Un paese a due velocità, dalla doppia faccia, plasticamente rappresentata dai progetti faraonici che al Sisi continua a lanciare, mentre quasi il 30% della popolazione vive sotto la soglia di povertà. Le misure di austerity introdotte per ottenere un prestito da 12 miliardi di dollari dal Fondo monetario internazionale hanno colpito solo le classi medie e basse: tagli ai sussidi, aumento delle tasse e dell’Iva, riduzione dei posti di lavoro pubblici, mentre il governo progetta mega città nuove di zecca (Neom in partnership con l’Arabia saudita e New Cairo, poco fuori la capitale).
Una crisi economica grave a cui prova a mettere le pezze Riyadh con finanziamenti consistenti che trasformano l’Egitto in Stato vassallo e che si accompagna all’altra spada di Damocle, lo stato di emergenza.
Da un anno, dal sanguinoso attentato contro le chiese copte nella domenica delle Palme, è stato esteso a tutto il paese.
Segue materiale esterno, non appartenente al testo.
==> src/hdl/shared_sram.sv <==
// Single-port word memory shared by all peers.
// Synchronous write with a registered read of the old word.

module shared_sram (
  input  logic                                    clk_i,
  input  logic                                    we_i,
  input  logic [mem_share_pkg::MemAddrWidth-1:0]  addr_i,
  input  logic [mem_share_pkg::DataWidth-1:0]     wdata_i,
  output logic [mem_share_pkg::DataWidth-1:0]     rdata_o
);

  import mem_share_pkg::*;

  // One word per address.
  logic [DataWidth-1:0] mem_q [MemDepth];

  ////////////////////////////////////////////////////////////////////////////
  // Access
  ////////////////////////////////////////////////////////////////////////////

  // The write lands at the edge that ends the grant cycle.
  // In the same edge the read register takes the word as it was before,
  // so a write returns the old contents, and a read its current word.
  always_ff @(posedge clk_i) begin
    if (we_i) begin
      mem_q[addr_i] <= wdata_i;
    end
    rdata_o <= mem_q[addr_i];
  end

  // The read runs every cycle; only the port that was granted
  // one cycle earlier picks up the result.

endmodule : shared_sram

==> config.mk <==
export PLATFORM = sky130hd
export DESIGN_NAME = mem_share_top
export DESIGN_NICKNAME = d
export VERILOG_FILES = /design/src/hdl/mem_share_pkg.sv /design/src/hdl/mem_share_top.sv /design/src/hdl/onehot_check.sv /design/src/hdl/req_ack_port.sv /design/src/hdl/rr_arbiter.sv /design/src/hdl/shared_sram.sv
export SDC_FILE = /design/constraint.sdc
export NUM_CORES = 1
export LEC_CHECK = 0
export ABC_AREA = 1
export BUFFER_PORTS_ARGS = -buffer_cell sky130_fd_sc_hd__buf_2
export CAP_MARGIN = 10
export CORE_MARGIN = 2
export CORE_UTILIZATION = 55
export DETAILED_ROUTE_END_ITERATION = 8
export MAX_ROUTING_LAYER = met4
export PLACE_DENSITY_LB_ADDON = 0.05
export SETUP_SLACK_MARGIN = 0.02
export SLEW_MARGIN = 0
export SYNTH_ARGS = -nofsm -noshare
export SYNTH_HDL_FRONTEND = slang
export SYNTH_SLANG_ARGS = --single-unit
==> constraint.sdc <==
create_clock -name clk_i -period 6.7 [get_ports clk_i]
set_clock_uncertainty 0.1 [all_clocks]
set_input_delay 0 -clock clk_i [delete_from_list [all_inputs] [get_ports clk_i]]
set_output_delay 0 -clock clk_i [all_outputs]
set_load 0.01 [all_outputs]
Le città sono semi blindate, procedono spedite demolizioni di case e confische di terre lungo la costa orientale e a Rafah e si inasprisce l’applicazione della liberticida legge anti-terrorismo, prima iniziativa di al Sisi dopo il golpe che ha nella pratica reso illegale qualsiasi forma di contestazione politica, sociale o economica.
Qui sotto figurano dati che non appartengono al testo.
<file path="src/verilog/hazardPkg.sv">
package hazardPkg;

	localparam int instWidth = 32;
	localparam int regAddrWidth = 5;

	typedef logic [instWidth-1:0] instWord_t;
	typedef logic [regAddrWidth-1:0] regAddr_t;

	localparam instWord_t bubbleInst = '0; // Empty stage

	// RV32I major opcodes
	localparam logic [6:0] opR = 7'b0110011;
	localparam logic [6:0] opI = 7'b0010011;
	localparam logic [6:0] opLoad = 7'b0000011;
	localparam logic [6:0] opStore = 7'b0100011;
	localparam logic [6:0] opBranch = 7'b1100011;
	localparam logic [6:0] opJal = 7'b1101111;
	localparam logic [6:0] opJalr = 7'b1100111;
	localparam logic [6:0] opLui = 7'b0110111;
	localparam logic [6:0] opAuipc = 7'b0010111;

	localparam logic [2:0] f3Beq = 3'b000;
	localparam logic [2:0] f3Bne = 3'b001;
	localparam logic [2:0] f3Blt = 3'b100;
	localparam logic [2:0] f3Bge = 3'b101;
	localparam logic [2:0] f3Bltu = 3'b110;
	localparam logic [2:0] f3Bgeu = 3'b111;

	typedef enum logic [2:0]
	{
		clsNone,
		clsAlu, // R, I, LUI, AUIPC
		clsLoad,
		clsStore,
		clsBranch,
		clsJal,
		clsJalr
	} opClass_e;

	typedef enum logic [1:0]
	{
		fwdNone = 2'd0, // Register file
		fwdWb = 2'd1,
		fwdMem = 2'd2
	} fwdSel_e;

	localparam logic [31:0] rngSeed = 32'had7b_c34f; // Stimulus generator start value

endpackage
</file>
<file path="src/verilog/stageIf.sv">
interface stageIf;

	hazardPkg::opClass_e opClass;
	hazardPkg::regAddr_t rs1;
	hazardPkg::regAddr_t rs2;
	hazardPkg::regAddr_t rd;
	logic [2:0] funct3;
	logic readsRs1;
	logic readsRs2;
	logic writesRd; // Never set for rd of x0

	modport producer (
		output opClass, rs1, rs2, rd, funct3,
		output readsRs1, readsRs2, writesRd
	);

	modport consumer (
		input opClass, rs1, rs2, rd, funct3,
		input readsRs1, readsRs2, writesRd
	);

endinterface

</file>
<file path="src/verilog/hazardCtrl.sv">
module hazardCtrl (
	input logic clk,
	input logic rstN,
	input hazardPkg::instWord_t decInst,
	input logic brEq,
	input logic brLt,
	output hazardPkg::fwdSel_e forwardA,
	output hazardPkg::fwdSel_e forwardB,
	output hazardPkg::fwdSel_e forwardStore,
	output logic stall,
	output logic flush,
	output logic pcSelect
);

	hazardPkg::instWord_t exInst;
	hazardPkg::instWord_t memInst;
	hazardPkg::instWord_t wbInst;

	stageIf decStage();
	stageIf exStage();
	stageIf memStage();
	stageIf wbStage();

	pipeTracker uTracker (
		.clk(clk),
		.rstN(rstN),
		.decInst(decInst),
		.stall(stall),
		.flush(flush),
		.exInst(exInst),
		.memInst(memInst),
		.wbInst(wbInst)
	);

	stageDecode uDecDecode (
		.inst(decInst), // Straight from the core
		.info(decStage)
	);

	stageDecode uExDecode (
		.inst(exInst),
		.info(exStage)
	);

	stageDecode uMemDecode (
		.inst(memInst),
		.info(memStage)
	);

	stageDecode uWbDecode (
		.inst(wbInst),
		.info(wbStage)
	);

	forwardSelect uForward (
		.exStage(exStage),
		.memStage(memStage),
		.wbStage(wbStage),
		.forwardA(forwardA),
		.forwardB(forwardB),
		.forwardStore(forwardStore)
	);

	redirectCtrl uRedirect (
		.decStage(decStage),
		.exStage(exStage),
		.brEq(brEq),
		.brLt(brLt),
		.stall(stall),
		.flush(flush),
		.pcSelect(pcSelect)
	);

endmodule

</file>
<file path="src/verilog/redirectCtrl.sv">
module redirectCtrl (
	stageIf.consumer decStage,
	stageIf.consumer exStage,
	input logic brEq,
	input logic brLt,
	output logic stall,
	output logic flush,
	output logic pcSelect
);

	logic condTrue;
	logic isJump;
	logic redirect;
	logic loadUse;

	always_comb
	begin
		case (exStage.funct3)
			hazardPkg::f3Beq:
				condTrue = brEq;
			hazardPkg::f3Bne:
				condTrue = !brEq;
			hazardPkg::f3Blt,
			hazardPkg::f3Bltu:
				condTrue = brLt; // Core picks signed or unsigned compare
			hazardPkg::f3Bge,
			hazardPkg::f3Bgeu:
				condTrue = !brLt;
			default:
				condTrue = 1'b0;
		endcase
	end

	assign isJump = (exStage.opClass == hazardPkg::clsJal)
		|| (exStage.opClass == hazardPkg::clsJalr);

	assign redirect = isJump || ((exStage.opClass == hazardPkg::clsBranch) && condTrue);

	// Load in EX feeding the instruction in decode
	assign loadUse = (exStage.opClass == hazardPkg::clsLoad) && exStage.writesRd
		&& ((decStage.readsRs1 && (decStage.rs1 == exStage.rd))
		|| (decStage.readsRs2 && (decStage.rs2 == exStage.rd)));

	assign pcSelect = redirect;
	assign flush = redirect;
	assign stall = loadUse && !redirect; // Decode word is discarded anyway

endmodule

</file>
<file path="src/verilog/forwardSelect.sv">
module forwardSelect (
	stageIf.consumer exStage,
	stageIf.consumer memStage,
	stageIf.consumer wbStage,
	output hazardPkg::fwdSel_e forwardA,
	output hazardPkg::fwdSel_e forwardB,
	output hazardPkg::fwdSel_e forwardStore
);

	logic memOk;
	hazardPkg::fwdSel_e srcRs1;
	hazardPkg::fwdSel_e srcRs2;

	// Youngest producer wins
	function automatic hazardPkg::fwdSel_e pickSrc(
		input hazardPkg::regAddr_t src,
		input logic memWr,
		input hazardPkg::regAddr_t memRd,
		input logic wbWr,
		input hazardPkg::regAddr_t wbRd
	);
		if (memWr && (memRd == src))
			return hazardPkg::fwdMem;
		else if (wbWr && (wbRd == src))
			return hazardPkg::fwdWb;
		return hazardPkg::fwdNone;
	endfunction

	assign memOk = memStage.writesRd
		&& (memStage.opClass != hazardPkg::clsLoad); // Load data not ready

	always_comb
	begin
		srcRs1 = hazardPkg::fwdNone;
		srcRs2 = hazardPkg::fwdNone;
		if (exStage.readsRs1)
			srcRs1 = pickSrc(exStage.rs1, memOk, memStage.rd, wbStage.writesRd, wbStage.rd);
		if (exStage.readsRs2)
			srcRs2 = pickSrc(exStage.rs2, memOk, memStage.rd, wbStage.writesRd, wbStage.rd);
	end

	always_comb
	begin
		forwardA = srcRs1;
		forwardB = hazardPkg::fwdNone;
		forwardStore = hazardPkg::fwdNone;
		if (exStage.opClass == hazardPkg::clsStore)
			forwardStore = srcRs2; // rs2 is store data
		else
			forwardB = srcRs2;
	end

endmodule

</file>
<file path="src/verilog/pipeTracker.sv">
module pipeTracker (
	input logic clk,
	input logic rstN,
	input hazardPkg::instWord_t decInst,
	input logic stall,
	input logic flush,
	output hazardPkg::instWord_t exInst,
	output hazardPkg::instWord_t memInst,
	output hazardPkg::instWord_t wbInst
);

	logic killDec; // Decode word must not enter EX

	assign killDec = stall || flush;

	always_ff @(posedge clk or negedge rstN)
	begin
		if (!rstN)
		begin
			exInst <= hazardPkg::bubbleInst;
			memInst <= hazardPkg::bubbleInst;
			wbInst <= hazardPkg::bubbleInst;
		end
		else
		begin
			if (killDec)
				exInst <= hazardPkg::bubbleInst;
			else
				exInst <= decInst;
			memInst <= exInst;
			wbInst <= memInst;
		end
	end

endmodule

</file>
<file path="src/verilog/stageDecode.sv">
module stageDecode (
	input hazardPkg::instWord_t inst,
	stageIf.producer info
);

	logic [6:0] opcode;
	logic isUpper; // LUI and AUIPC read no source register
	hazardPkg::opClass_e cls;

	assign opcode = inst[6:0];
	assign isUpper = (opcode == hazardPkg::opLui) || (opcode == hazardPkg::opAuipc);

	always_comb
	begin
		case (opcode)
			hazardPkg::opR,
			hazardPkg::opI,
			hazardPkg::opLui,
			hazardPkg::opAuipc:
				cls = hazardPkg::clsAlu;
			hazardPkg::opLoad:
				cls = hazardPkg::clsLoad;
			hazardPkg::opStore:
				cls = hazardPkg::clsStore;
			hazardPkg::opBranch:
				cls = hazardPkg::clsBranch;
			hazardPkg::opJal:
				cls = hazardPkg::clsJal;
			hazardPkg::opJalr:
				cls = hazardPkg::clsJalr;
			default:
				cls = hazardPkg::clsNone; // Bubble and unknown opcodes
		endcase
	end

	assign info.opClass = cls;
	assign info.rs1 = inst[19:15];
	assign info.rs2 = inst[24:20];
	assign info.rd = inst[11:7];
	assign info.funct3 = inst[14:12];

	// x0 reads never create a dependency
	assign info.readsRs1 = (cls inside {hazardPkg::clsAlu, hazardPkg::clsLoad,
		hazardPkg::clsStore, hazardPkg::clsBranch, hazardPkg::clsJalr})
		&& !isUpper && (inst[19:15] != '0);

	assign info.readsRs2 = ((opcode == hazardPkg::opR) || (cls == hazardPkg::clsStore)
		|| (cls == hazardPkg::clsBranch)) && (inst[24:20] != '0);

	assign info.writesRd = (cls inside {hazardPkg::clsAlu, hazardPkg::clsLoad,
		hazardPkg::clsJal, hazardPkg::clsJalr}) && (inst[11:7] != '0);

endmodule

</file>
<file path="config.mk">
export PLATFORM = sky130hd
export DESIGN_NAME = hazardCtrl
export DESIGN_NICKNAME = d
export VERILOG_FILES = /design/src/verilog/hazardPkg.sv /design/src/verilog/stageIf.sv /design/src/verilog/hazardCtrl.sv /design/src/verilog/redirectCtrl.sv /design/src/verilog/forwardSelect.sv /design/src/verilog/pipeTracker.sv /design/src/verilog/stageDecode.sv
export SDC_FILE = /design/constraint.sdc
export NUM_CORES = 1
export LEC_CHECK = 0
export ABC_AREA = 1
export BUFFER_PORTS_ARGS = -buffer_cell sky130_fd_sc_hd__buf_2
export CAP_MARGIN = 10
export CORE_AREA = 2 2 77 86
export DETAILED_ROUTE_END_ITERATION = 7
export DIE_AREA = 0 0 79 88
export GPL_ROUTABILITY_DRIVEN = 0
export PLACE_DENSITY = 0.6
export REMOVE_ABC_BUFFERS = 1
export SYNTH_ARGS = -nofsm -noshare
export SYNTH_HDL_FRONTEND = slang
export SYNTH_SLANG_ARGS = --single-unit
</file>
<file path="constraint.sdc">
create_clock -name clk -period 4 [get_ports clk]
set_input_delay 0.2 -clock clk [delete_from_list [all_inputs] [get_ports clk]]
set_output_delay 0.2 -clock clk [all_outputs]
set_load 0.05 [all_outputs]
</file>
==> impl_metrics.json, run 1 <==
{
  "tightestPinTransition_ps": 1030,
  "synthMuxAreaShare_pct": 0,
  "clock_sinks": 49,
  "powerDensity_nw_per_um2": 346,
  "cts_root_buf": "clkbuf_8",
  "syn_to_final_growth_pct": 14.5,
  "yosys.area_share.simple_pct": 28.7,
  "path_clk_slew_ps": 90,
  "multi_input_area_um2": 970,
  "holdWs_ps": 76.3,
  "yosys_register_bits": 49,
  "clockBufferDepth": 2,
  "synth-edff-count": 0,
  "worstSetupPathType": "reg2out",
  "cp.arrival_ps": 1910,
  "vias": 1856,
  "grt-busiest-layer": "met2",
  "cts_setup_buffers": 0,
  "worstSetupStartpointType": "flip-flop",
  "status": "completed",
  "dp_hpwl_um": 3600,
  "rr_startpoint": "uTracker.exInst[1]",
  "core-area_um2": 6080,
  "viasPerCell": 4.58,
  "max_slew_margin_pct": 31.3,
  "syn_inst": 283,
  "r2r_end": "uTracker.exInst[16]",
  "synthArstFlopShare_pct": 100,
  "fmax_mhz": 474,
  "finClkSkew_ps": 9.63,
  "syn_area_um2": 2380,
  "drive_above_1_share_pct": 19.1,
  "synth_area_leaders": "dfrtp_1 51%, nor2_1 8.5%, nand2_1 6.6%, inv_1 5.8%, xnor2_1 5.1%",
  "grt_max_degree": 50,
  "r2r_slack_ps": 2310,
  "cp-endpoint": "stall",
  "grt-ovfl-total": 0,
  "synth-seq-area-share_pct": 51.4,
  "report.final.slew_viol_count": 0,
  "antenna_found_initial": 0,
  "post_drt_wl_per_cell_um": 11.2,
  "cts_buffers": 5,
  "critPathRequiredTime_ps": 3800,
  "htreeDepth": 2,
  "rows": 30,
  "power_mw": 0.944,
  "grt_pass1_vias": 1812,
  "postRouteAntennaNets": 0,
  "synth_fa_ha_area_share_pct": 0,
  "met3_usage_pct": 2.47,
  "clock_latency_ps": 300,
  "dieArea_um2": 6950,
  "portBuffers": 37,
  "drt_iter0_markers": 78,
  "num_io_pins": 45,
  "fin_nets": 360,
  "crit_start": "uTracker.exInst[1]",
  "endpoint_kind": "output pin",
  "syn_area_per_cell_um2": 8.43,
  "yosysUniqueCellTypes": 28,
  "layout_common_cells": "54 x nor2_1, 49 x dfrtp_1, 42 x nand2_1, 37 x inv_1, 37 x buf_2",
  "yosysTopAreaCellShare_pct": 51.4,
  "wl_um": 4550,
  "die_h_um": 88,
  "drc": 0,
  "cts.repair.resized": 0,
  "crit_fanout": 4,
  "cts_tree": "done",
  "setup_slack_ps": 1890,
  "fill_cells": 616,
  "rsz0062_at_grt": "no",
  "synth_xor_area_share_pct": 9.18,
  "drv_cap": 0,
  "dr.pass1.iters": 4,
  "netlist.top_cell.by_area": "dfrtp_1",
  "grtUsageMet2_pct": 26.2,
  "ctsHoldBuffers": 0,
  "fin_crit_sh_pct": 52.7,
  "track_usage_pct": 14.7,
  "chipWidth_um": 79,
  "insertedDiodeCount": 0,
  "post-place-ws_ps": 2250,
  "final-seq-area_um2": 1230,
  "fin_crit_ps": 2110,
  "reg2reg_depth": 10,
  "vdd_drop_max_mv": 0.139,
  "hold_path.class": "in2async",
  "synth_compound_area_share_pct": 2.78,
  "start_util_pct": 39.2,
  "grt_pass1_wl_um": 7960,
  "power.leakage_nw": 1.38,
  "ys_warn_count": 0,
  "synth_top_family_by_area": "simple AND/OR/NAND/NOR gates",
  "setup_viol": 0,
  "final-hold-violation-count": 0,
  "final_common_cell": "nor2_1",
  "yosys_most_used_dff": "dfrtp_1",
  "met1_usage_pct": 18.0,
  "setup-tns-final_ps": 0
}
-- cells by family (layout without fill, tap and decap cells) --
group | count (synthesis) | in the layout
AND/OR/NAND/NOR | 153 | 153
flip-flops | 49 | 49
buffers and inverters | 45 | 87
XOR/XNOR | 25 | 25
AO/OA/AOI/OAI | 11 | 11
-- area by class of cell --
type,count,area share (%)
Sequential cell,49,44.9
Multi-Input combinational cell,189,35.5
Timing Repair Buffer,37,6.78
Inverter,42,5.82
Tap cell,80,3.67
Clock buffer,5,2.52
Clock inverter,3,0.779
-- synthesized netlist by cell type, drive strengths merged (2+ instances only) --
cell / number
buf: 3
nor2: 61
xnor2: 14
nand3: 25
nor3: 10
o21ai: 2
nand4: 7
a21oi: 5
xor2: 11
nand2: 45
inv: 41
dfrtp: 49
-- power breakdown --
group	total (mW)	internal, mW	leakage, nW	switching [mW]
combinational	0.107	0.0465	0.766	0.0604
clock	0.287	0.124	0.0445	0.163
sequential	0.550	0.523	0.573	0.0276
-- worst min path at each step --
| stage | start | end | slack [ps] | cells past startpoint |
|---|---|---|---|---|
| global route | decInst[14] | uTracker.exInst[14] | 80 | 3 |
| global placement | uTracker.memInst[4] | uTracker.wbInst[4] | 360 | 0 |
| floorplan | rstN | uTracker.exInst[0] | -100 | 0 |
| CTS | decInst[11] | uTracker.exInst[11] | 90 | 3 |
| finish | rstN | uTracker.wbInst[7] | 80 | 1 |
| detailed placement | uTracker.memInst[4] | uTracker.wbInst[4] | 360 | 0 |
-- flip-flops by register name, summed over array words and instances, names as in the netlist --
register          flops
uTracker.memInst     12
uTracker.wbInst      12
uTracker.exInst      25
-- layer usage --
layer / vias up / part of all wire (%)
met2: 30 / 52
li1: 958 / -
met3: 7 / 2.6
met4: 0 / 1.5
met5: - / 0
met1: 861 / 43
-- per-stage QoR --
step | area (um^2) | cells | util, %
after floorplan | 2350 | 280 | -
after global placement | 2640 | 397 | 43.4
after detailed placement | 2640 | 397 | 43.4
after CTS | 2730 | 405 | 44.9
after global routing | 2730 | 405 | 44.9
final | 2730 | 405 | 44.9
-- critical path, stage by stage (launching register included) --
cell and delay [ps]:
dfrtp_1 390, nand2_1 80, inv_2 40, nand2_2 80, inv_2 60, a21oi_1 230, nand3_1 120, nor2_2 140
a21boi_0 190, buf_2 290
No activity file was read; power rests on OpenSTA's default activity.
==> run 2: changes to the inputs <==
==> constraint.sdc (replaced) <==
create_clock -name clk -period 2 [get_ports clk]
set_input_delay 0.1 -clock clk [delete_from_list [all_inputs] [get_ports clk]]
set_output_delay 0.1 -clock clk [all_outputs]
set_load 0.05 [all_outputs]
==> run 2 against run 1 <==
The flow now finishes with violations (hold timing). Final cell count is 2.5% higher. Utilization is 2.6 points higher. Via count up 0.81%. Power up 120%. Critical path depth decreased by 4. Routed wire length rose by 1.7%. Clock power rose to 2.6 times the previous value. Register-to-register slack worse by 2000 ps. Non-clock buffer count is 10 higher. Combinational power up 110%. First-iteration DRC count fell by 28%. Worst hold slack worse by 78 ps. Critical path type unchanged. Largest power group unchanged. Highest routed layer unchanged.
==> impl_metrics.json, run 2 (synthesized netlist as in run 1, its figures left out) <==
{
  "htreeDepth": 2,
  "fin_crit_sh_pct": 96.7,
  "grt_pass1_wl_um": 7750,
  "cts_buffers": 5,
  "layout_common_cells": "53 x nor2_1, 48 x dfrtp_1, 42 x nand2_1, 37 x inv_1, 31 x buf_2",
  "cts_root_buf": "clkbuf_8",
  "vias": 1871,
  "rows": 30,
  "grt_max_degree": 29,
  "postRouteAntennaNets": 0,
  "finalCoreUtilization_pct": 47.4,
  "setup_slack_ps": 65.6,
  "wl_um": 4630,
  "path_clk_slew_ps": 90,
  "clock_sinks": 49,
  "finClkSkew_ps": 2.83,
  "dp_hpwl_um": 3610,
  "fin_nets": 370,
  "antenna_found_initial": 0,
  "clock_latency_ps": 300,
  "post_drt_wl_per_cell_um": 11.2,
  "dr.pass1.iters": 4,
  "viasPerCell": 4.51,
  "grt-ovfl-total": 0,
  "worstSetupPathType": "reg2out",
  "violations": "hold timing",
  "largest_reg_flops": 25,
  "cp.arrival_ps": 1830,
  "endpoint_kind": "output pin",
  "fin_crit_ps": 1930,
  "core-area_um2": 6080,
  "holdWs_ps": -1.63,
  "report.final.slew_viol_count": 0,
  "chipWidth_um": 79,
  "cts_tree": "done",
  "top_register": "uTracker.exInst",
  "drc": 0,
  "met3_usage_pct": 2.78,
  "grtUsageMet2_pct": 25.3,
  "num_io_pins": 45,
  "status": "finished, violations left",
  "portBuffers": 37,
  "drt_iter0_markers": 56,
  "fmax_mhz": 517,
  "dieArea_um2": 6950,
  "final_common_cell": "nor2_1",
  "syn_to_final_growth_pct": 21.0,
  "crit_fanout": 3,
  "post-place-ws_ps": 308,
  "setup_viol": 0,
  "powerDensity_nw_per_um2": 717,
  "drive_above_1_share_pct": 21.8,
  "final-hold-violation-count": 1,
  "drv_cap": 0,
  "worstSetupStartpointType": "flip-flop",
  "vdd_drop_max_mv": 0.395,
  "met1_usage_pct": 17.7,
  "placed_cells": 399,
  "power.leakage_nw": 1.44,
  "critPathRequiredTime_ps": 1900,
  "grt-busiest-layer": "met2",
  "top_regs": "uTracker.exInst (25), uTracker.memInst (12), uTracker.wbInst (12)",
  "start_util_pct": 39.2,
  "finalNonFillerCells": 415,
  "rsz0062_at_grt": "yes",
  "clockBufferDepth": 2,
  "tightestPinTransition_ps": 343,
  "max_slew_margin_pct": 77.1,
  "track_usage_pct": 14.4,
  "grt_pass1_vias": 1784,
  "die_h_um": 88,
  "hold_path.class": "in2reg",
  "insertedDiodeCount": 0
}
-- run 2: cell types whose count changed in the layout (fill, tap and decap cells not counted), sizes merged --
cell,change
clkbuf,+6
dlygate4sd3,+5
bufinv,+1
clkinv,-1
inv,-1
-- run 2: what timing repair did --
action,CTS,global route
gates resized for setup,2,12
setup buffers,0,3
endpoints found under the hold margin,53,0
endpoints found under the setup margin,1,7
hold buffers,5,0
pin swaps,0,1
-- run 2: final cells by class --
cell class | instances | area, um^2
Fill cell | 622 | 3200
Sequential cell | 49 | 1230
Multi-Input combinational cell | 189 | 987
Timing Repair Buffer | 47 | 292
Inverter | 42 | 159
Tap cell | 80 | 100
Clock buffer | 6 | 82.6
Clock inverter | 2 | 37.5
-- run 2: worst paths after layout --
kind | start | end | slack [ps] | depth (start not counted)
min | decInst[8] | uTracker.exInst[8] | -2 | 3
max in group asynchronous | rstN | uTracker.memInst[10] | 1390 | 3
min in group asynchronous | rstN | uTracker.wbInst[9] | 300 | 3
min reg2reg | uTracker.exInst[0] | uTracker.memInst[0] | 380 | 0
max | uTracker.exInst[16] | forwardA[1] | 70 | 5
max reg2reg | uTracker.exInst[7] | uTracker.exInst[21] | 300 | 11
-- run 2: where the power goes --
part | internal, mW | switching [mW] | total (mW)
sequential | 1.05 | 0.0540 | 1.10
clock | 0.407 | 0.333 | 0.739
combinational | 0.105 | 0.125 | 0.230
-- run 2: layer usage --
layer	share of wire, %	routed length [um]	vias up
li1	-	-	979
met1	45	2070	853
met2	51	2350	30
met3	2.6	121	9
met4	1.8	82	0
met5	0	0	-
-- run 2: per-stage QoR --
step	power [mW]	TNS, ps	area [um^2]
final	2.07	0	2890
after CTS	2.07	0	2830
after detailed placement	1.34	0	2660
after global placement	1.33	0	2660
after floorplan	1.24	-215	2350
after global routing	2.16	-14.4	2890
-- run 2: critical path, stage by stage, from the launching register on --
cell and delay [ps]:
dfrtp_1 420, or2_2 280, or4_1 420, nand4_1 140, nor2_1 60, clkbuf_4 210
Al Sisi non intende compiere l’«errore» di Mubarak che negli anni precedenti la sua caduta aveva minimamente aperto a opposizioni e stampa libera: meglio buttare sale sul terreno prima che sia seminato. E poi c’è la Penisola del Sinai, completamente isolata da quasi due mesi per l’operazione militare «Sinai 2018» contro il terrorismo di matrice islamista.
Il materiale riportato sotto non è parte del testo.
`config.mk`:
```
export PLATFORM = sky130hd
export DESIGN_NAME = cmd_engine
export DESIGN_NICKNAME = d
export VERILOG_FILES = /design/src/logic/cmd_pkg.sv /design/src/logic/byte_fifo.sv /design/src/logic/frame_reader.sv /design/src/logic/cmd_decode.sv /design/src/logic/alu_execute.sv /design/src/logic/result_issue.sv /design/src/logic/cmd_engine.sv
export VERILOG_INCLUDE_DIRS = /design/src /design/src/logic
export SDC_FILE = /design/constraint.sdc
export NUM_CORES = 1
export LEC_CHECK = 0
export BUFFER_PORTS_ARGS = -buffer_cell sky130_fd_sc_hd__buf_2
export CAP_MARGIN = 20
export CORE_MARGIN = 5
export CORE_UTILIZATION = 60
export DETAILED_ROUTE_END_ITERATION = 10
export GPL_TIMING_DRIVEN = 0
export PLACE_DENSITY_LB_ADDON = 0.1
export SYNTH_ARGS = -nofsm -noshare
export SYNTH_HDL_FRONTEND = slang
export SYNTH_SLANG_ARGS = --single-unit
```
`constraint.sdc`:
```
create_clock -name clk -period 5 [get_ports clk]
set_input_delay 1 -clock clk [delete_from_list [all_inputs] [get_ports clk]]
set_output_delay 1 -clock clk [all_outputs]
set_load 0.02 [all_outputs]
```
Non si entra e non si esce se non con speciali permessi, il cibo scarseggia e i pochi camion dell’esercito che distribuiscono farina, legumi, uova sono presi d’assalto da comunità affamate. Così un regime disfunzionale, preda delle proprie paranoie, governa un paese frustrato e senza speranza. Non andare a votare è l’unico schiaffo che il popolo egiziano può oggi permettersi.